Background information
- Born: Michael Pinnella August 29, 1969 (age 56) Point Pleasant Beach, New Jersey, U.S.
- Genres: Progressive metal, neoclassical metal, power metal
- Occupations: Musician, songwriter
- Instruments: Keyboards, piano, backing vocals
- Years active: 1994–present
- Member of: Symphony X

= Michael Pinnella =

Michael Pinnella (born August 29, 1969) is an American keyboard player, most notably for the band Symphony X. Michael is one of two Symphony X members to appear on all nine of the band's albums (the other being Michael Romeo).

He has released two solo albums, titled Enter By the Twelfth Gate (2004) and Ascension (2014), mostly composed of instrumental, classical-styled progressive metal.

In 2016, Pinnella ranked #11 in Loudwire's Top 25 Rock + Metal Keyboardists of All Time, praised for being an "essential component of Symphony X’s overarching epic nature".

==Biography==
Pinnella was born in Point Pleasant Beach, New Jersey and was encouraged since childhood to follow music.
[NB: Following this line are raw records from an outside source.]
### config.mk
export PLATFORM = sky130hd
export DESIGN_NAME = rca_seq_ctrl
export DESIGN_NICKNAME = d
export VERILOG_FILES = /design/src/rtl/rca_pkg.sv /design/src/rtl/rca_nibble.sv /design/src/rtl/rca_seq_ctrl.sv
export SDC_FILE = /design/constraint.sdc
export NUM_CORES = 1
export LEC_CHECK = 0
export ABC_AREA = 0
export ABC_CLOCK_PERIOD_IN_PS = 3020
export CAP_MARGIN = 20
export CORE_UTILIZATION = 37
export CTS_BUF_LIST = sky130_fd_sc_hd__clkbuf_2 sky130_fd_sc_hd__clkbuf_4 sky130_fd_sc_hd__clkbuf_8
export DETAILED_ROUTE_END_ITERATION = 10
export SETUP_SLACK_MARGIN = 0.2
export SYNTH_ARGS = -nofsm -noshare
export SYNTH_HDL_FRONTEND = slang
export SYNTH_SLANG_ARGS = --single-unit
### constraint.sdc
create_clock -name clk -period 3.02 [get_ports clk]
set_input_delay 0.453 -clock clk [delete_from_list [all_inputs] [get_ports clk]]
set_output_delay 0.453 -clock clk [all_outputs]
set_load 0.01 [all_outputs]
When he was four years old, he started taking piano lessons. He was heavily influenced by classic composers like Mozart, Beethoven, Chopin, and Bach.

When he was about 11 years old, he started to practice more seriously. Later in his youth, he was impressed by Yngwie Malmsteen and asked his parents to buy him a keyboard. When he got into college, he studied piano performance, theory and composition, and other musical courses. Other influences came from progressive/metal bands from the 1970s (Emerson, Lake & Palmer, Deep Purple, Black Sabbath) and from the 1980s (DIO, Ozzy Osbourne).

When Pinnella finished college, he started teaching piano in a music store. One of the fellow teachers at the store was friends with Michael Romeo from Symphony X. In 1994, he was hired by the band as a keyboardist.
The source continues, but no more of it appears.